Although they are often described as distinct compartments, the subarachnoid cisterns are not truly anatomically distinct. Rather, these subarachnoid cisterns are separated from each other by a trabeculated porous wall with various-sized openings.

Cisterns
There are many cisterns in the brain with several large ones noted with their own name. At the base of the spinal cord is another subarachnoid cistern: the lumbar cistern which is the site for a lumbar puncture.
Some major subarachnoid cisterns:
 Cisterna magna also called cerebellomedullary cistern - the largest of the subarachnoid cisterns.
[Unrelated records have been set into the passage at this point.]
This design comes from an exercise in tuning for small area, a short achievable clock period and few clock cycles per item on the open sky130 flow, not from production work.
The RTL was checked by simulation tests, not by an equivalence proof against the original design.

==> flow/design.v, too long to show whole: its modules and the start of the top module <==
// module julian_day_to_calendar_date: 2137 lines
module julian_day_to_calendar_date (
  input  logic                     clk,
  input  logic                     rst,
  input  logic                     stamp_valid,
  output logic                     stamp_ready,
  input  logic [IN_W-1:0]          stamp_julian_time,
  output logic                     date_valid,
  input  logic                     date_ready,
  output logic signed [YEAR_W-1:0] date_year,
  output logic [MONTH_W-1:0]       date_month,
  output logic [DAY_W-1:0]         date_day_whole,
  output logic [FO_W-1:0]          date_day_fraction
);
  // ...
==> flow/run.sh <==
#!/bin/bash
# synth_recipe.tcl (not shown) runs the flow's synth.tcl, then flattens the netlist and writes it again
# the make line also repeats each setting of config.mk as NAME=value (left out here)
make -C /OpenROAD-flow-scripts/flow DESIGN_CONFIG=/design/flow/config.mk WORK_HOME=/design/flow/orfs CLKGATE_MAP_FILE= SYNTH_SCRIPT=/design/flow/synth_recipe.tcl finish
==> flow/config.mk <==
export PLATFORM = sky130hd
export DESIGN_NAME = julian_day_to_calendar_date
export DESIGN_NICKNAME = julian_day_to_calendar_date
export VERILOG_FILES = /design/flow/design.v
export SDC_FILE = /design/flow/constraint.sdc
export NUM_CORES = 4
export LEC_CHECK = 0
export CAP_MARGIN = 20
export CORE_MARGIN = 2
export CORE_UTILIZATION = 60
export SETUP_SLACK_MARGIN = 5
export SLEW_MARGIN = 20
export TNS_END_PERCENT = 10
==> flow/constraint.sdc <==
create_clock -name core_clock -period 10.0 [get_ports {clk}]
set_input_delay 2.0000 -clock core_clock [delete_from_list [all_inputs] [get_ports {clk}]]
set_output_delay 2.0000 -clock core_clock [all_outputs]
set_load 0.01 [all_outputs]
==> impl_results.md, run 1 <==
- Status: timing/DRC/antenna clean
- Largest net degree at the start of global routing: 82
- DR pass1 iterations: 5
- Mean post-synth cell area: 10.9 um2
- Multi-input logic area: 9050 um2
- Post-synth top area cell: edfxtp_1
- Die ar.: 27600 um2
- Final TNS setup: 0 ns
- Total area of sequential cells: 5640 um2
- 1st-iter DRT viols: 727
- Main synth FF type: edfxtp_1
- Hold Fails Final Rpt: 0
- Most frequent cells in the layout: inv_1 (296), ha_1 (210), edfxtp_1 (185), fa_1 (111), clkdlybuf4s50_1 (84)
- Compound-Gate Fraction of Synth Area: 11.8%
- WP buf/inv: 3
- Crit path max fanout: 2
- DRC errors left: 0
- Worst EP arrival: 2.88 ns
- WHS Endpoint: f2[14]
- Layout cell share with drive strength beyond 1: 6.96%
- Startpoint Class: input pin
- Clock-cell share: 3.43%
- Max incr delay on CP: 0.44 ns
- Buffers outside the clock class: 110
- Highest metal used: met4
- Tcrit/Tclk final: 48.8%
- Die H: 166 um
- Initial antenna violation count: 0
- FP Rows: 59
- DP HPWL: 24100 um
- N_taps: 335
- Clk latency of the worst-skew pair: 0.44 ns
- Min cycle time layout: 4.88 ns
Testbench counts, summed over its fixed seeds: cycles 16,032, items 16,000.
==> run 2, diff against run 1 <==
--- a/flow/config.mk
+++ b/flow/config.mk
@@ -8,6 +8,5 @@
 export CAP_MARGIN = 20
 export CORE_MARGIN = 2
-export CORE_UTILIZATION = 60
+export CORE_UTILIZATION = 40
 export SETUP_SLACK_MARGIN = 5
 export SLEW_MARGIN = 20
-export TNS_END_PERCENT = 10
==> impl_results.md, run 2 <==
- Nets@finish: 1936 (unchanged)
- CTS tree: yes (unchanged)
- WL final: 32400 um (was 30900 um)
- Worst Path Required: 8.00 ns (about the same)
- Most frequent cells in the layout: inv_1 (294), ha_1 (211), edfxtp_1 (185), fa_1 (112), clkdlybuf4s50_1 (83) (was inv_1 (296), ha_1 (210), edfxtp_1 (185), fa_1 (111), clkdlybuf4s50_1 (84))
- Crit-path cells: dlymetal6s2s_1 > nor2b_4 > clkinvlp_4 > buf_16 > clkdlybuf4s15_2 (was clkdlybuf4s50_1 > nor2b_4 > clkinvlp_4 > clkbuf_2)
- Post-synthesis simple-gate area fraction: 8.81% (unchanged)
- Crit Path Category: input pin to output pin (unchanged)
- Setup Viol. Count Final: 0 (unchanged)
- Crit path max fanout: 16 (was 2)
- Final TNS setup: 0 ns (unchanged)
- Routed Antenna Nets: 0 (unchanged)
- Sequential share of the synthesized area: 35.7% (unchanged)
- DR pass1 iterations: 6 (was 5)
- Yosys top cell area share: 35.2% (unchanged)
- Total CTS buffers: 17 (unchanged)
- Levels on crit path: 5 (was 4)
- Most frequent cells after synthesis: inv_1 (297), ha_1 (211), edfxtp_1 (185) (unchanged)
- Largest net degree at the start of global routing: 64 (was 82)
- Slew @ Worst Pin: 1.01 ns (was 1.13 ns)
- Reg2Reg Setup Slack: 5.21 ns (was 5.12 ns)
- MaxCap Viol Count: 0 (unchanged)
- Register clock-pin slew on the reported worst setup and hold paths: 0.07 ns (was 0.08 ns)
- Avg WL per Cell: 15.4 um (was 16.1 um)
- Most common cell after layout, fill and taps aside: inv_1 (unchanged)
- Cts hold-fix bufs: 0 (unchanged)
- 1st-iter DRT viols: 486 (was 727)
- Largest family of logic cells by synthesized area: adder cells (unchanged)
- Tcrit/Tclk final: 48.8% (about the same)
- Synth top area cells: edfxtp_1 (35%), ha_1 (17%), fa_1 (14%) (unchanged)
- Compound-Gate Fraction of Synth Area: 11.8% (unchanged)
- DRC errors left: 0 (unchanged)
- CP delay by family, top: buffers and inverters (unchanged)
- Port Buffers: 85 (unchanged)
- R2R Path End: yp3[0] (was yoff3[7])
- Die width: 203 um (was 166 um)
- DR vias: 10500 (was 10600)
- Die H: 203 um (was 166 um)
- Clock Skew: 0.0158 ns (was 0.0193 ns)
- Worst EP arrival: 2.88 ns (about the same)
- Die ar.: 41100 um2 (was 27600 um2)
- Asr flop ratio synth: 0% (unchanged)
- Total grt overflow: 0 (unchanged)
- Clk root buf: clkbuf_16 (unchanged)
- Post-Synth XOR/XNOR Area: 4.74% (unchanged)
- Initial antenna violation count: 1 (was 0)
- Distinct cells, synth: 94 (unchanged)
- CTS HTree Levels: 4 (unchanged)
- Startpoint Class: input pin (unchanged)
- Synthesized area: 15800 um2 (unchanged)
- Clk latency of the worst-skew pair: 0.44 ns (about the same)
- Main synth FF type: edfxtp_1 (unchanged)
- YS warnings: 11 (unchanged)
- Maximum clock rate: 0.205 GHz (about the same)
- Max incr delay on CP: 0.23 ns (was 0.44 ns)
- Post-synth EDFFs: 185 (unchanged)
- Vias/cell: 5.01 (was 5.52)
- DP HPWL: 24800 um (was 24100 um)
- First-pass GRT wire length: 53400 um (was 52600 um)
- CP max-delay cell: clkdlybuf4s15_2 (was clkdlybuf4s50_1)
- CP endpoint kind: output pin (unchanged)
- CTS max path bufs: 2 (unchanged)
- Total clock sinks: 189 (unchanged)
- Slew Limit Fails: 0 (unchanged)
- Worst-case reg-to-reg path depth: 14 (unchanged)
- Crit path to: stamp_ready (unchanged)
- Max reg flops: 24 (unchanged)
- Layout cell share with drive strength beyond 1: 7.21% (was 6.96%)
- Most instantiated library cell after synthesis: inv_1 (unchanged)
- Post-Synthesis Cells: 1451 (unchanged)
- Biggest register: w1 (unchanged)
- Post-synth top area cell: edfxtp_1 (unchanged)
- Unrepaired setup endpoints after global routing: no (was yes)
- Hold Path Class: register to register (unchanged)
- Core area: 38800 um2 (was 25900 um2)
- Worst setup path startpoint: date_ready (unchanged)
- Multiplexer area fraction after synthesis: 0.254% (unchanged)
- FP Rows: 72 (was 59)
- Net Count, Synth: 1819 (unchanged)
- Synthesis-stage register bit count: 189 (unchanged)
- Area Overhead vs Synth: 15.8% (was 13.4%)
- Crit Reg-Reg Startpoint: qe2[6] (was qe2[11])
- Min cycle time layout: 4.88 ns (about the same)
- I/O pins: 86 (unchanged)
- Overall routing resource usage: 16.2% (was 23.4%)
- Slew margin rel.: 32.3% (was 24.5%)
- WP buf/inv: 4 (was 3)
- Hold Fails Final Rpt: 0 (unchanged)
- WHS: 0.419 ns (was 0.416 ns)
- Final Wtd Congestion: 0.874 (was 0.863)
- Status: timing/DRC/antenna clean (unchanged)
- Mean post-synth cell area: 10.9 um2 (unchanged)
- Initial core utilization: 40.7% (was 60.9%)
- Vias in the first global route: 10800 (about the same)
- Adder-Cell Fraction of Synth Area: 31.2% (unchanged)
-- run 2: cell counts after synthesis --
No cell type changed its count.
-- run 2: how the worst min path moves through the flow --
stage	slack, ns	startpoint	cells past startpoint	endpoint
final	0.42	f3[5]	0	frac_r[5]
after floorplan	0.40	f1[0]	0	f2[0]
after detailed placement	0.40	f3[1]	0	frac_r[1]
after CTS	0.42	f3[5]	0	frac_r[5]
after global placement	0.40	f1[8]	0	f2[8]
after global routing	0.43	f1[8]	0	f2[8]
-- run 2: routing by layer --
metal / global-route usage (%) / up-vias / routed length, um / share of wire (%)
met1: 20.0 / 5074 / 14200 / 44
met3: 2.66 / 40 / 1010 / 3.1
met5: 0 / - / 0 / 0
li1: - / 5205 / - / -
met2: 29.0 / 198 / 16700 / 51
met4: 4.64 / 0 / 504 / 1.6
-- run 2: stage by stage --
step / util, % / worst slack [ns] / instances / instance area, um2
final: 47.1 / 5.12 / 2100 / 18300
after global routing: 47.1 / 5.00 / 2099 / 18300
after CTS: 46.5 / 4.81 / 2089 / 18100
after detailed placement: 44.5 / 3.99 / 2045 / 17300
after global placement: 44.5 / 3.98 / 2045 / 17300
after floorplan: - / 3.65 / 1451 / 15800
-- run 2: cell type report --
| type | instances | area [um2] |
|---|---|---|
| Timing Repair Buffer | 111 | 1140 |
| Clock buffer | 18 | 429 |
| Antenna cell | 1 | 2.50 |
| Tap cell | 518 | 648 |
| Sequential cell | 189 | 5640 |
| Multi-Input combinational cell | 947 | 9080 |
| Inverter | 302 | 1140 |
| Clock inverter | 14 | 205 |
| Fill cell | 3614 | 20500 |
-- run 2: kinds of logic (layout without fill, tap and decap cells) --
| family | after synthesis | after routing |
|---|---|---|
| AOI/OAI and AO/OA | 259 | 259 |
| xor gates and xnor gates | 83 | 83 |
| adders and majority gates | 325 | 325 |
| buffers and inverters | 315 | 445 |
| DFF | 189 | 189 |
| muxes | 4 | 4 |
| other | 0 | 1 |
| and+or+nand+nor | 276 | 276 |
-- run 2: timing repair --
action	in CTS	in global routing
gates resized for setup	7	24
pin swaps	0	1
buffers inserted	10	9
endpoints found under the setup margin	18	26
gates cloned	2	1

==> port drivers added, routing unchanged <==
The flow's constraints put no driver on any port. The routed layouts listed below were extracted and timed again, unchanged, in two steps. Step 1 sets driving cells, clkbuf_16 on the clock port and buf_2 on the other inputs (assumed; they add their load-dependent delay and slew). Step 2 adds t to the input delays and takes it off the output delays; t is the mean of the earliest and latest rising clock arrival at the registers after step 1. Input paths then give back, and output paths get back, about the clock's delay inside the block. Three values: ideal ports, drivers, drivers and shift; two values: the first two.
run	t, ns	slack for setup (ns)	clock arrival spread, ns	worst slew at a driven data input, ns
run 1	0.474	5.116 / 5.088 / 4.967	0.019 / 0.020	0.05
run 2	0.480	5.120 / 5.090 / 4.943	0.015 / 0.016	0.04
After both steps every run listed still meets setup and hold. For run 2, which loses most, drivers alone change the setup slack by -0.030 ns; drivers and shift together by -0.177 ns.
What follows belongs to an exercise in optimizing a design on an open flow for small area and a short achievable clock period; a production flow would make more cautious choices.

==> exp/yarrow <==
==> flow/design.v <==
`timescale 1ns/100ps
module pfxCarry #(
  parameter int N  = 32,
  parameter bit KS = 1
) (
  input  logic [N-1:0] p,
  input  logic [N-1:0] g,
  output logic [N-1:0] c
);
  localparam int L = $clog2(N);
  logic [N-1:0] gg [0:L];
  logic [N-1:0] pp [0:L];
  always_comb begin
    gg[0] = g;
    pp[0] = p;
    for (int k = 0; k < L; k++) begin
      for (int i = 0; i < N; i++) begin
        int j;
        if (KS) j = i - (1 << k);
        else    j = ((i >> k) & 1) ? (((i >> k) << k) - 1) : -1;
        if (j >= 0) begin
          gg[k+1][i] = gg[k][i] | (pp[k][i] & gg[k][j]);
          pp[k+1][i] = pp[k][i] & pp[k][j];
        end else begin
          gg[k+1][i] = gg[k][i];
          pp[k+1][i] = pp[k][i];
        end
      end
    end
  end
  assign c = gg[L];
endmodule
module pfxAdd #(
  parameter int N  = 32,
  parameter bit KS = 1
) (
  input  logic [N-1:0] a,
  input  logic [N-1:0] b,
  output logic [N-1:0] s,
  output logic         co
);
  logic [N-1:0] p, c;
  assign p = a ^ b;
  pfxCarry #(.N(N), .KS(KS)) carry_i (.p (p), .g (a & b), .c (c));
  assign s  = p ^ {c[N-2:0], 1'b0};
  assign co = c[N-1];
endmodule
It lies between the cerebellum and the medulla oblongata. It receives CSF from the fourth ventricle via the median aperture (foramen of Magendie). The cisterna magna contains:
 The vertebral artery and the origin of the posterior inferior cerebellar artery (PICA)
 The ninth (IX), tenth (X), eleventh (XI) and twelfth (XII) cranial nerves
 Pontine cistern. Surrounds the ventral aspect of the pons. It receives CSF via the paired lateral apertures. It contains:
 The basilar artery and the origin of the anteroinferior cerebellar artery (AICA)
 The origin of the superior cerebellar arteries
 The sixth (VI) cranial nerve
 Interpeduncular cistern. It is situated at the base of the brain, between the two cerebral peduncles of midbrain and dorsum sellae and continuous below with the pontine cistern and superiorly with the chiasmatic cistern. It contains:
 The optic chiasm
 The bifurcation of the basilar artery
 Peduncular segments of the posterior cerebral arteries (PCA)
 Peduncular segments of the superior cerebellar arteries
 Perforating branches of the PCA
 The posterior communicating arteries (PCoA)
 The basal vein
 The third (III) cranial nerve, which passes between the posterior cerebral and superior cerebellar arteries
 Cerebellopontine angle cistern. It is situated at the cerebellopontine angle – the lateral angle between the cerebellum and the pons. It contains:
 The seventh (VII) and eighth (VIII) cranial nerves
 The anteroinferior cerebellar artery (AICA)
 The fifth (V) cranial nerve and the petrosal vein
 Superior cistern - It is situated dorsal to the midbrain. Thin, sheet-like extensions of the superior cistern that extend laterally about the midbrain, connecting it to the interpeduncular cistern. Ambient cistern may also refer to the combination of these extensions and the superior cistern. It is composed of a supratentorial and an infratentorial compartment. It contains:
 The great cerebral vein
 The posterior pericallosal arteries
 The third portion of the superior cerebellar arteries
 Perforating branches of the posterior cerebral and superior cerebellar arteries
 The third portion of the posterior cerebral arteries
 Its supratentorial portion contains:
 The basal vein
 The posterior cerebral artery
 Its infratentorial portion contains:
 The superior cerebellar artery
 The fourth (IV) nerve
 Crural cistern. It is situated around the ventrolateral aspect of the midbrain. It contains:
 The anterior choroidal artery
 The medial posterior choroidal artery
 The basal vein
 Carotid cistern. It is situated between the carotid artery and the ipsilateral optic nerve. It contains:
 The internal carotid artery
 The origin of the anterior choroidal artery
 The origin of the posterior communicating artery
 Insular/Sylvian cistern. It is situated in the fissure between the frontal and temporal lobes. It contains:
 The middle cerebral artery
 The middle cerebral veins
 The fronto-orbital veins
 Collaterals to the basal vein
 Cistern of lamina terminalis. It is situated just rostral to the third ventricle. It contains:
 The anterior cerebral arteries (A1 and proximal A2)
 The anterior communicating artery
 Heubner's artery
 The hypothalamic arteries
 The origin of the fronto-orbital arteries
 Lumbar cistern. It extends from the conus medullaris (L1-L2) to about the level of the second sacral vertebra. It contains the filum terminale and the nerve roots of the cauda equina. It is from the lumbar cistern that CSF is withdrawn during a lumbar puncture.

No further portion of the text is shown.